Research Paper Volume 12, Issue 12 pp 11325—11336
CD38 inhibition by apigenin ameliorates mitochondrial oxidative stress through restoration of the intracellular NAD+/NADH ratio and Sirt3 activity in renal tubular cells in diabetic rats
- 1 Department of Diabetology and Endocrinology, Kanazawa Medical University, Ishikawa, Japan
- 2 Division of Anticipatory Molecular Food Science and Technology, Medical Research Institute, Kanazawa Medical University, Uchinada, Ishikawa, Japan
- 3 Department of Endocrinology and Metabolism, The Affiliated Hospital of Guizhou Medical University, Guiyang, Guizhou, China
Received: March 14, 2020 Accepted: May 1, 2020 Published: June 7, 2020
https://doi.org/10.18632/aging.103410How to Cite
Copyright © 2020 Ogura et al. This is an open-access article distributed under the terms of the Creative Commons Attribution License (CC BY 3.0), which permits unrestricted use, distribution, and reproduction in any medium, provided the original author and source are credited.
Abstract
Mitochondrial oxidative stress is a significant contributor to the pathogenesis of diabetic kidney disease (DKD). We previously showed that mitochondrial oxidative stress in the kidneys of Zucker diabetic fatty rats is associated with a decreased intracellular NAD+/NADH ratio and NAD+-dependent deacetylase Sirt3 activity, and increased expression of the NAD+-degrading enzyme CD38. In this study, we used a CD38 inhibitor, apigenin, to investigate the role of CD38 in DKD. Apigenin significantly reduced renal injuries, including tubulointerstitial fibrosis, tubular cell damage, and pro-inflammatory gene expression in diabetic rats.

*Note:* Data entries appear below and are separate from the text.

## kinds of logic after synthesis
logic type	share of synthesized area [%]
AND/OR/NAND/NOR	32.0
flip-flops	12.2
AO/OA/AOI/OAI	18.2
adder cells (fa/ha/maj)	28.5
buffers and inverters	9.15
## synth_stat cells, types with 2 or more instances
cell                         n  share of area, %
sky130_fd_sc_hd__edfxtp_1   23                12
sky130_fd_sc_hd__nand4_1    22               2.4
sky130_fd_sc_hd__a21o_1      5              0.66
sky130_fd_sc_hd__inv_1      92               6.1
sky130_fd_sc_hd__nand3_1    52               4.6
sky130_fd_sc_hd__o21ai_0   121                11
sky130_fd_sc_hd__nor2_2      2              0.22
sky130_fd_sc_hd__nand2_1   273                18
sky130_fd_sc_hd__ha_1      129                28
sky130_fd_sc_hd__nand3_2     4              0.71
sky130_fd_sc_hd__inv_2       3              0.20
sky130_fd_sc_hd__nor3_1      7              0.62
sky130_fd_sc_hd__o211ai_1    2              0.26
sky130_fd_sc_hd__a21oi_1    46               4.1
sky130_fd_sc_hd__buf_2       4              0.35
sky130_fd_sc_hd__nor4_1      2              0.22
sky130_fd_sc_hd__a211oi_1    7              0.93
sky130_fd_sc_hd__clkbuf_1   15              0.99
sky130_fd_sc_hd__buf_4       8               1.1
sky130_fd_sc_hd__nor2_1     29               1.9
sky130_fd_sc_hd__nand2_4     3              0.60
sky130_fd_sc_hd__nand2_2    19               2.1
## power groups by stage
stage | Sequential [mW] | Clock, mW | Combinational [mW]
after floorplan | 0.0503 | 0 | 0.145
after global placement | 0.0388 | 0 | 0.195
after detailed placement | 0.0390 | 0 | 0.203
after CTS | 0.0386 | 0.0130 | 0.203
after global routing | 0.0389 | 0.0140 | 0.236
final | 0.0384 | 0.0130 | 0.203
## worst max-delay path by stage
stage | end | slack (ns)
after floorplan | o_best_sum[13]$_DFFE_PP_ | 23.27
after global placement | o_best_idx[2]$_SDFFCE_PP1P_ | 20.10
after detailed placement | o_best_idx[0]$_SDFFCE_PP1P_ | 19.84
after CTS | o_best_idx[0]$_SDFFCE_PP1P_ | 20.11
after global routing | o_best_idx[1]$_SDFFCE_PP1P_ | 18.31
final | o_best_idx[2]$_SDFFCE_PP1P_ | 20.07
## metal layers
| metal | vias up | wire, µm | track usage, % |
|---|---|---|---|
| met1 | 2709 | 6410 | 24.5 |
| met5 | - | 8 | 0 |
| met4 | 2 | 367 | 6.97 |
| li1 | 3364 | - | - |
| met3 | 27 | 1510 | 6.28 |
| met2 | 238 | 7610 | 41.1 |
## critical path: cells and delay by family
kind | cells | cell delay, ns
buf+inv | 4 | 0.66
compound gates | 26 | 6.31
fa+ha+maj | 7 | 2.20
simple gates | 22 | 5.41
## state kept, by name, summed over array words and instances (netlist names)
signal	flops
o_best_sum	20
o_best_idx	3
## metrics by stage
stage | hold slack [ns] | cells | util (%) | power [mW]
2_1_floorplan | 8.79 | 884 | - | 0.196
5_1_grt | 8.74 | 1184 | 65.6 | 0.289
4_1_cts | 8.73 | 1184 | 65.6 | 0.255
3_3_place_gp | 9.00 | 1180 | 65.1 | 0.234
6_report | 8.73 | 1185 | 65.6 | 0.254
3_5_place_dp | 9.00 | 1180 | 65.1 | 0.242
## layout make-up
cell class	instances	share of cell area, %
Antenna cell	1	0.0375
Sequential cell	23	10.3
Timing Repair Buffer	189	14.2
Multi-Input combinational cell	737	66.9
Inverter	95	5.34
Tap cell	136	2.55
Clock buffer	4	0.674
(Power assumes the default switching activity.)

In addition, apigenin down-regulated CD38 expression, and increased the intracellular NAD+/NADH ratio and Sirt3-mediated mitochondrial antioxidative enzyme activity in the kidneys of diabetic rats. In vitro, inhibition of CD38 activity by apigenin or CD38 knockdown increased the NAD+/NADH ratio and Sirt3 activity in renal proximal tubular HK-2 cells cultured under high-glucose conditions. Together, these results demonstrate that by inhibiting the Sirt3 activity and increasing mitochondrial oxidative stress in renal tubular cells, CD38 plays a crucial role in the pathogenesis of DKD.